# [Task]
Gather all lines with "measurement" from the records.

# [Material provided]
--- src/verilog/adsc_cfg.svh ---
// register offsets, field positions and timing constants for the converter control
`ifndef ADSC_CFG_SVH
`define ADSC_CFG_SVH
`define ADSC_OFF_ACC      8'h01
`define ADSC_OFF_CLKDIV   8'h02
`define ADSC_OFF_DELAY    8'h03
`define ADSC_OFF_WINMODE  8'h04
`define ADSC_OFF_SAMPLE_EXTENSION  8'h05
`define ADSC_OFF_POSSEL   8'h08
`define ADSC_OFF_NEGSEL   8'h09
`define ADSC_OFF_CMD      8'h0a
`define ADSC_OFF_CTRL     8'h20
`define ADSC_OFF_STATUS   8'h21
`define ADSC_OFF_WINDOW_LOW_THRESHOLD_L  8'h22
`define ADSC_OFF_WINDOW_LOW_THRESHOLD_H  8'h23
`define ADSC_OFF_WINDOW_HIGH_THRESHOLD_L  8'h24
`define ADSC_OFF_WINDOW_HIGH_THRESHOLD_H  8'h25
`define ADSC_OFF_RES_L    8'h26
`define ADSC_OFF_RES_H    8'h27
`define ADSC_RST8         8'h00
`define ADSC_RST16        16'h0000
`define ADSC_MASK_ACC     8'h07
`define ADSC_MASK_CLKDIV  8'h0f
`define ADSC_MASK_DELAY   8'hef
`define ADSC_MASK_WINMODE 8'h07
`define ADSC_MASK_SEL     8'h7f
`define ADSC_MASK_CTRL    8'h07
`define ADSC_BIT_STOP     1
`define ADSC_BIT_START    0
`define ADSC_BIT_ENABLE   0
`define ADSC_BIT_CONTINUOUS_RUN  1
`define ADSC_BIT_RES10    2
`define ADSC_BASE_SAMPLE  9'h002
`define ADSC_CONV12_HALF  5'h1b
`define ADSC_CONV10_HALF  5'h17
`define ADSC_WIN_NONE     3'h0
`define ADSC_WIN_BELOW    3'h1
`define ADSC_WIN_ABOVE    3'h2
`define ADSC_WIN_INSIDE   3'h3
`define ADSC_WIN_OUTSIDE  3'h4
`endif

--- src/verilog/adsc_pkg.sv ---
// types shared by the converter control
package adsc_pkg;
   typedef enum logic [2:0] {
      ADSC_IDLE,
      ADSC_INIT,
      ADSC_SAMPLE,
      ADSC_CONVERT,
      ADSC_GAP
   } adsc_state_t;
endpackage

--- src/verilog/adsc_top.sv ---
// converter sequencing control: registers, clock divider, sequencer, window
//
// Functional notes
// - accumulate 1,2,4..128 consecutive results into the result register
// - converter clock divides peripheral clock by 2..256 per code 0..13
// - wait 0..256 converter cycles before first sample after enable
// - same startup wait applied on wake from deep sleep to measure
// - wait inter-sample field value, 0..15 converter cycles, between samples
// - sampling lasts two cycles plus the sample extension value
// - window mode: none, below, above, inside inclusive, outside
// - compare full 16-bit accumulated result to 16-bit thresholds
// - positive input selector is seven bits wide, reserved codes unchecked
// - negative input selector is seven bits wide, reserved codes unchecked
// - selector writes take effect only after the running conversion
// - writing stop ends measurement and overrides a simultaneous start
// - start waits for the ongoing conversion, launches first free-run one
// - start bit reads one while converting, clears itself on completion
// - writing zero to start or stop does nothing
// - continuous run restarts conversions after the first start
// - 10-bit resolution shortens conversion from 13.5 to 11.5 cycles
// - window check at end of the last conversion of each measurement, flag set only on match
//
// The plain strobed port was decided locally.
`timescale 1ns/1ps
`include "adsc_cfg.svh"
module adsc_top (
   // clock and reset
   input  wire logic        ref_clk_in,
   input  wire logic        rst_b_in,
   // register port
   input  wire logic [7:0]  reg_addr_in,
   input  wire logic [7:0]  reg_wdata_in,
   input  wire logic        reg_wr_in,
   input  wire logic        reg_rd_in,
   output logic      [7:0]  reg_rdata_out,
   // power management
   input  wire logic        deep_wake_in,
   input  wire logic        ref_change_in,
   // analog core
   input  wire logic [11:0] sample_data_in,
   output logic             adc_clk_out,
   output logic             sampling_out,
   output logic             converting_out,
   output logic      [6:0]  positive_input_sel_out,
   output logic      [6:0]  negative_input_sel_out,
   // results
   output logic      [15:0] result_out,
   output logic             result_ready_out,
   output logic             window_hit_flag_out
);

   ////////////////////////////////////////////////////////////////////////
   // functions
   // prescaler code to divider; reserved codes fall back to 256
   function automatic logic [8:0] div_of(input logic [3:0] code);
      case (code)
         4'h0: div_of = 9'h002;
         4'h1: div_of = 9'h004;
         4'h2: div_of = 9'h008;
         4'h3: div_of = 9'h00c;
         4'h4: div_of = 9'h010;
         4'h5: div_of = 9'h014;
         4'h6: div_of = 9'h018;
         4'h7: div_of = 9'h01c;
         4'h8: div_of = 9'h020;
         4'h9: div_of = 9'h030;
         4'ha: div_of = 9'h040;
         4'hb: div_of = 9'h060;
         4'hc: div_of = 9'h080;
         default: div_of = 9'h100;
      endcase
   endfunction

   // startup wait code to cycles; reserved codes give 256
   function automatic logic [8:0] init_of(input logic [2:0] code);
      case (code)
         3'h0: init_of = 9'h000;
         3'h1: init_of = 9'h010;
         3'h2: init_of = 9'h020;
         3'h3: init_of = 9'h040;
         3'h4: init_of = 9'h080;
         default: init_of = 9'h100;
      endcase
   endfunction

   ////////////////////////////////////////////////////////////////////////
   // registers
   logic [7:0]  accumulation_control;
   logic [7:0]  clock_divider_control;
   logic [7:0]  delay_control;
   logic [7:0]  window_mode_control;
   logic [7:0]  sample_length_control;
   logic [7:0]  positive_input_select;
   logic [7:0]  negative_input_select;
   logic [7:0]  run_control;
   logic [15:0] window_low_threshold;
   logic [15:0] window_high_threshold;
   logic        start_cmd;
   logic        result_ready;
   logic        window_hit_flag;
   logic [15:0] result;
   logic        cmd_wr;
   logic        stop_req;
   logic        start_req;
   assign cmd_wr    = reg_wr_in && (reg_addr_in == `ADSC_OFF_CMD);
   assign stop_req  = cmd_wr && reg_wdata_in[`ADSC_BIT_STOP];
   assign start_req = cmd_wr && reg_wdata_in[`ADSC_BIT_START]
                      && !stop_req;

   // configuration writes, unimplemented bits masked off
   always_ff @(posedge ref_clk_in or negedge rst_b_in) begin
      if (!rst_b_in) begin
         accumulation_control  <= `ADSC_RST8;
         clock_divider_control <= `ADSC_RST8;
         delay_control         <= `ADSC_RST8;
         window_mode_control   <= `ADSC_RST8;
         sample_length_control <= `ADSC_RST8;
         positive_input_select <= `ADSC_RST8;
         negative_input_select <= `ADSC_RST8;
         run_control           <= `ADSC_RST8;
         window_low_threshold  <= `ADSC_RST16;
         window_high_threshold <= `ADSC_RST16;
      end else if (reg_wr_in) begin
         case (reg_addr_in)
            `ADSC_OFF_ACC:     accumulation_control  <= reg_wdata_in & `ADSC_MASK_ACC;
            `ADSC_OFF_CLKDIV:  clock_divider_control <= reg_wdata_in & `ADSC_MASK_CLKDIV;
            `ADSC_OFF_DELAY:   delay_control         <= reg_wdata_in & `ADSC_MASK_DELAY;
            `ADSC_OFF_WINMODE: window_mode_control   <= reg_wdata_in & `ADSC_MASK_WINMODE;
            `ADSC_OFF_SAMPLE_EXTENSION: sample_length_control <= reg_wdata_in;
            `ADSC_OFF_POSSEL:  positive_input_select <= reg_wdata_in & `ADSC_MASK_SEL;
            `ADSC_OFF_NEGSEL:  negative_input_select <= reg_wdata_in & `ADSC_MASK_SEL;
            `ADSC_OFF_CTRL:    run_control           <= reg_wdata_in & `ADSC_MASK_CTRL;
            `ADSC_OFF_WINDOW_LOW_THRESHOLD_L: window_low_threshold[7:0]   <= reg_wdata_in;
            `ADSC_OFF_WINDOW_LOW_THRESHOLD_H: window_low_threshold[15:8]  <= reg_wdata_in;
            `ADSC_OFF_WINDOW_HIGH_THRESHOLD_L: window_high_threshold[7:0]  <= reg_wdata_in;
            `ADSC_OFF_WINDOW_HIGH_THRESHOLD_H: window_high_threshold[15:8] <= reg_wdata_in;
            default: ;
         endcase
      end
   end

   logic enable;
   logic continuous_run;
   logic res10;
   assign enable  = run_control[`ADSC_BIT_ENABLE];
   assign continuous_run = run_control[`ADSC_BIT_CONTINUOUS_RUN];
   assign res10   = run_control[`ADSC_BIT_RES10];

   ////////////////////////////////////////////////////////////////////////
   // converter clock divider
   adsc_pkg::adsc_state_t state;
   logic [8:0] div_cnt;
   logic [8:0] div_n;
   logic       adc_tick;
   assign div_n    = div_of(clock_divider_control[3:0]);
   assign adc_tick = (div_cnt >= div_n - 9'h001);

   // counts peripheral cycles; held at zero while idle so phases start whole
   always_ff @(posedge ref_clk_in or negedge rst_b_in) begin
      if (!rst_b_in) begin
         div_cnt     <= 9'h000;
         adc_clk_out <= 1'b0;
      end else if (adc_tick || state == adsc_pkg::ADSC_IDLE) begin
         div_cnt     <= 9'h000;
         adc_clk_out <= 1'b0;
      end else begin
         div_cnt     <= div_cnt + 9'h001;
         adc_clk_out <= (div_cnt + 9'h001) >= {1'b0, div_n[8:1]};
      end
   end

   ////////////////////////////////////////////////////////////////////////
   // sequencer
   logic [8:0] step;      // converter cycles spent in current phase
   logic [7:0] samp_left; // samples still to take in this measurement
   logic [7:0] samp_total;
   logic       need_init; // startup wait still owed
   logic       pending;   // start queued behind a running conversion
   logic [16:0] acc;
   logic       conv_done;
   logic [8:0] samp_len;
   logic [4:0] conv_half;
   assign samp_total = 8'h01 << accumulation_control[2:0];
   assign samp_len   = `ADSC_BASE_SAMPLE + {1'b0, sample_length_control};
   assign conv_half  = res10 ? `ADSC_CONV10_HALF : `ADSC_CONV12_HALF;

   // conversion time in half cycles, compared as doubled step count
   logic conv_end;
   assign conv_end  = ({step[7:0], 1'b0} + 9'h001) >= {4'h0, conv_half};
   assign conv_done = adc_tick && (state == adsc_pkg::ADSC_CONVERT)
                      && conv_end && (samp_left == 8'h01);

   // startup wait owed after enable, reference change or deep wake
   logic enable_q;
   always_ff @(posedge ref_clk_in or negedge rst_b_in) begin
      if (!rst_b_in) begin
         enable_q  <= 1'b0;
      end else begin
         enable_q  <= enable;
      end
   end

   always_ff @(posedge ref_clk_in or negedge rst_b_in) begin
      if (!rst_b_in) begin
         need_init <= 1'b1;
      end else if ((enable && !enable_q) || ref_change_in || deep_wake_in) begin
         need_init <= 1'b1;
      end else if (state == adsc_pkg::ADSC_INIT) begin
         need_init <= 1'b0;
      end
   end

   // main phase machine
   always_ff @(posedge ref_clk_in or negedge rst_b_in) begin
      if (!rst_b_in) begin
         state     <= adsc_pkg::ADSC_IDLE;
         step      <= 9'h000;
         samp_left <= 8'h00;
         acc       <= 17'h0_0000;
      end else if (stop_req || !enable) begin
         state     <= adsc_pkg::ADSC_IDLE;
         step      <= 9'h000;
      end else begin
         case (state)
            adsc_pkg::ADSC_IDLE: begin
               step <= 9'h000;
               acc  <= 17'h0_0000;
               samp_left <= samp_total;
               if (start_req || pending) begin
                  state <= need_init ? adsc_pkg::ADSC_INIT
                                     : adsc_pkg::ADSC_SAMPLE;
               end
            end
            adsc_pkg::ADSC_INIT: if (adc_tick) begin
               if (step + 9'h001 >= init_of(delay_control[7:5])) begin
                  state <= adsc_pkg::ADSC_SAMPLE;
                  step  <= 9'h000;
               end else begin
                  step  <= step + 9'h001;
               end
            end
            adsc_pkg::ADSC_SAMPLE: if (adc_tick) begin
               if (step + 9'h001 >= samp_len) begin
                  state <= adsc_pkg::ADSC_CONVERT;
                  step  <= 9'h000;
               end else begin
                  step  <= step + 9'h001;
               end
            end
            adsc_pkg::ADSC_CONVERT: if (adc_tick) begin
               if (conv_end) begin
                  acc  <= acc + {5'h00, sample_data_in};
                  step <= 9'h000;
                  if (samp_left == 8'h01) begin
                     state <= adsc_pkg::ADSC_IDLE;
                  end else begin
                     samp_left <= samp_left - 8'h01;
                     state <= (delay_control[3:0] == 4'h0)
                              ? adsc_pkg::ADSC_SAMPLE
                              : adsc_pkg::ADSC_GAP;
                  end
               end else begin
                  step <= step + 9'h001;
               end
            end
            adsc_pkg::ADSC_GAP: if (adc_tick) begin
               if (step + 9'h001 >= {5'h00, delay_control[3:0]}) begin
                  state <= adsc_pkg::ADSC_SAMPLE;
                  step  <= 9'h000;
               end else begin
                  step  <= step + 9'h001;
               end
            end
            default: state <= adsc_pkg::ADSC_IDLE;
         endcase
      end
   end

   // queued start, free-run restart, and the readable start bit
   always_ff @(posedge ref_clk_in or negedge rst_b_in) begin
      if (!rst_b_in) begin
         pending   <= 1'b0;
         start_cmd <= 1'b0;
      end else if (stop_req || !enable) begin
         pending   <= 1'b0;
         start_cmd <= 1'b0;
      end else begin
         if (state == adsc_pkg::ADSC_IDLE) begin
            pending <= 1'b0;
         end else if (start_req) begin
            pending <= 1'b1;
         end else if (conv_done && continuous_run) begin
            pending <= 1'b1;
         end
         if (start_req || pending) begin
            start_cmd <= 1'b1;
         end else if (conv_done) begin
            start_cmd <= 1'b0;
         end
      end
   end

   // selectors latch toward the core only between conversions
   always_ff @(posedge ref_clk_in or negedge rst_b_in) begin
      if (!rst_b_in) begin
         positive_input_sel_out <= 7'h00;
         negative_input_sel_out <= 7'h00;
      end else if (state == adsc_pkg::ADSC_IDLE) begin
         positive_input_sel_out <= positive_input_select[6:0];
         negative_input_sel_out <= negative_input_select[6:0];
      end
   end

   ////////////////////////////////////////////////////////////////////////
   // result and window comparator
   logic [15:0] final_res;
   logic        win_match;
   assign final_res = acc[15:0] + {4'h0, sample_data_in};

   always_comb begin
      case (window_mode_control[2:0])
         `ADSC_WIN_BELOW:   win_match = final_res < window_low_threshold;
         `ADSC_WIN_ABOVE:   win_match = final_res > window_high_threshold;
         `ADSC_WIN_INSIDE:  win_match = (final_res >= window_low_threshold)
                                    && (final_res <= window_high_threshold);
         `ADSC_WIN_OUTSIDE: win_match = (final_res < window_low_threshold)
                                    || (final_res > window_high_threshold);
         default:           win_match = 1'b0;
      endcase
   end

   logic res_read;
   logic status_w1c_ready;
   logic status_w1c_hit;
   assign res_read = reg_rd_in && ((reg_addr_in == `ADSC_OFF_RES_L)
                     || (reg_addr_in == `ADSC_OFF_RES_H));
   assign status_w1c_ready = reg_wr_in && (reg_addr_in == `ADSC_OFF_STATUS)
                             && reg_wdata_in[0];
   assign status_w1c_hit   = reg_wr_in && (reg_addr_in == `ADSC_OFF_STATUS)
                             && reg_wdata_in[1];

   // result capture and sticky flags; a new result wins over a clear
   always_ff @(posedge ref_clk_in or negedge rst_b_in) begin
      if (!rst_b_in) begin
         result          <= `ADSC_RST16;
         result_ready    <= 1'b0;
         window_hit_flag <= 1'b0;
      end else begin
         if (conv_done) begin
            result       <= final_res;
            result_ready <= 1'b1;
         end else if (res_read || status_w1c_ready) begin
            result_ready <= 1'b0;
         end
         if (conv_done && win_match) begin
            window_hit_flag <= 1'b1;
         end else if (res_read || status_w1c_hit) begin
            window_hit_flag <= 1'b0;
         end
      end
   end

   assign sampling_out        = (state == adsc_pkg::ADSC_SAMPLE);
   assign converting_out      = (state == adsc_pkg::ADSC_CONVERT);
   assign result_out          = result;
   assign result_ready_out    = result_ready;
   assign window_hit_flag_out = window_hit_flag;

   ////////////////////////////////////////////////////////////////////////
   // read port, data valid one cycle after the strobe
   always_ff @(posedge ref_clk_in or negedge rst_b_in) begin
      if (!rst_b_in) begin
         reg_rdata_out <= `ADSC_RST8;
      end else if (reg_rd_in) begin
         case (reg_addr_in)
            `ADSC_OFF_ACC:     reg_rdata_out <= accumulation_control;
            `ADSC_OFF_CLKDIV:  reg_rdata_out <= clock_divider_control;
            `ADSC_OFF_DELAY:   reg_rdata_out <= delay_control;
            `ADSC_OFF_WINMODE: reg_rdata_out <= window_mode_control;
            `ADSC_OFF_SAMPLE_EXTENSION: reg_rdata_out <= sample_length_control;
            `ADSC_OFF_POSSEL:  reg_rdata_out <= positive_input_select;
            `ADSC_OFF_NEGSEL:  reg_rdata_out <= negative_input_select;
            `ADSC_OFF_CMD:     reg_rdata_out <= {7'h00, start_cmd};
            `ADSC_OFF_CTRL:    reg_rdata_out <= run_control;
            `ADSC_OFF_STATUS:  reg_rdata_out <= {6'h00, window_hit_flag,
                                                  result_ready};
            `ADSC_OFF_WINDOW_LOW_THRESHOLD_L: reg_rdata_out <= window_low_threshold[7:0];
            `ADSC_OFF_WINDOW_LOW_THRESHOLD_H: reg_rdata_out <= window_low_threshold[15:8];
            `ADSC_OFF_WINDOW_HIGH_THRESHOLD_L: reg_rdata_out <= window_high_threshold[7:0];
            `ADSC_OFF_WINDOW_HIGH_THRESHOLD_H: reg_rdata_out <= window_high_threshold[15:8];
            `ADSC_OFF_RES_L:   reg_rdata_out <= result[7:0];
            `ADSC_OFF_RES_H:   reg_rdata_out <= result[15:8];
            default:           reg_rdata_out <= `ADSC_RST8;
         endcase
      end else begin
         reg_rdata_out <= `ADSC_RST8;
      end
   end

endmodule
--- config.mk ---
export PLATFORM = sky130hd
export DESIGN_NAME = adsc_top
export DESIGN_NICKNAME = d
export VERILOG_FILES = /design/src/verilog/adsc_pkg.sv /design/src/verilog/adsc_top.sv
export VERILOG_INCLUDE_DIRS = /design/src /design/src/verilog
export SDC_FILE = /design/constraint.sdc
export NUM_CORES = 1
export LEC_CHECK = 0
export BUFFER_PORTS_ARGS = -buffer_cell sky130_fd_sc_hd__buf_2
export CAP_MARGIN = 20
export CORE_ASPECT_RATIO = 1.5
export CORE_UTILIZATION = 45
export CTS_CLUSTER_DIAMETER = 120
export CTS_CLUSTER_SIZE = 24
export DETAILED_ROUTE_END_ITERATION = 16
export PLACE_DENSITY = 0.65
export SLEW_MARGIN = 20
export SYNTH_ARGS = -nofsm -noshare
export SYNTH_HDL_FRONTEND = slang
export SYNTH_SLANG_ARGS = --single-unit
--- constraint.sdc ---
create_clock -name ref_clk_in -period 5.8 [get_ports ref_clk_in]
set_clock_uncertainty 0.2 [all_clocks]
set_input_delay 1.16 -clock ref_clk_in [delete_from_list [all_inputs] [get_ports ref_clk_in]]
set_output_delay 1.16 -clock ref_clk_in [all_outputs]
set_load 0.02 [all_outputs]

# [Exercise answer]
// - writing stop ends measurement and overrides a simultaneous start
// - window check at end of the last conversion of each measurement, flag set only on match
   logic [7:0] samp_left; // samples still to take in this measurement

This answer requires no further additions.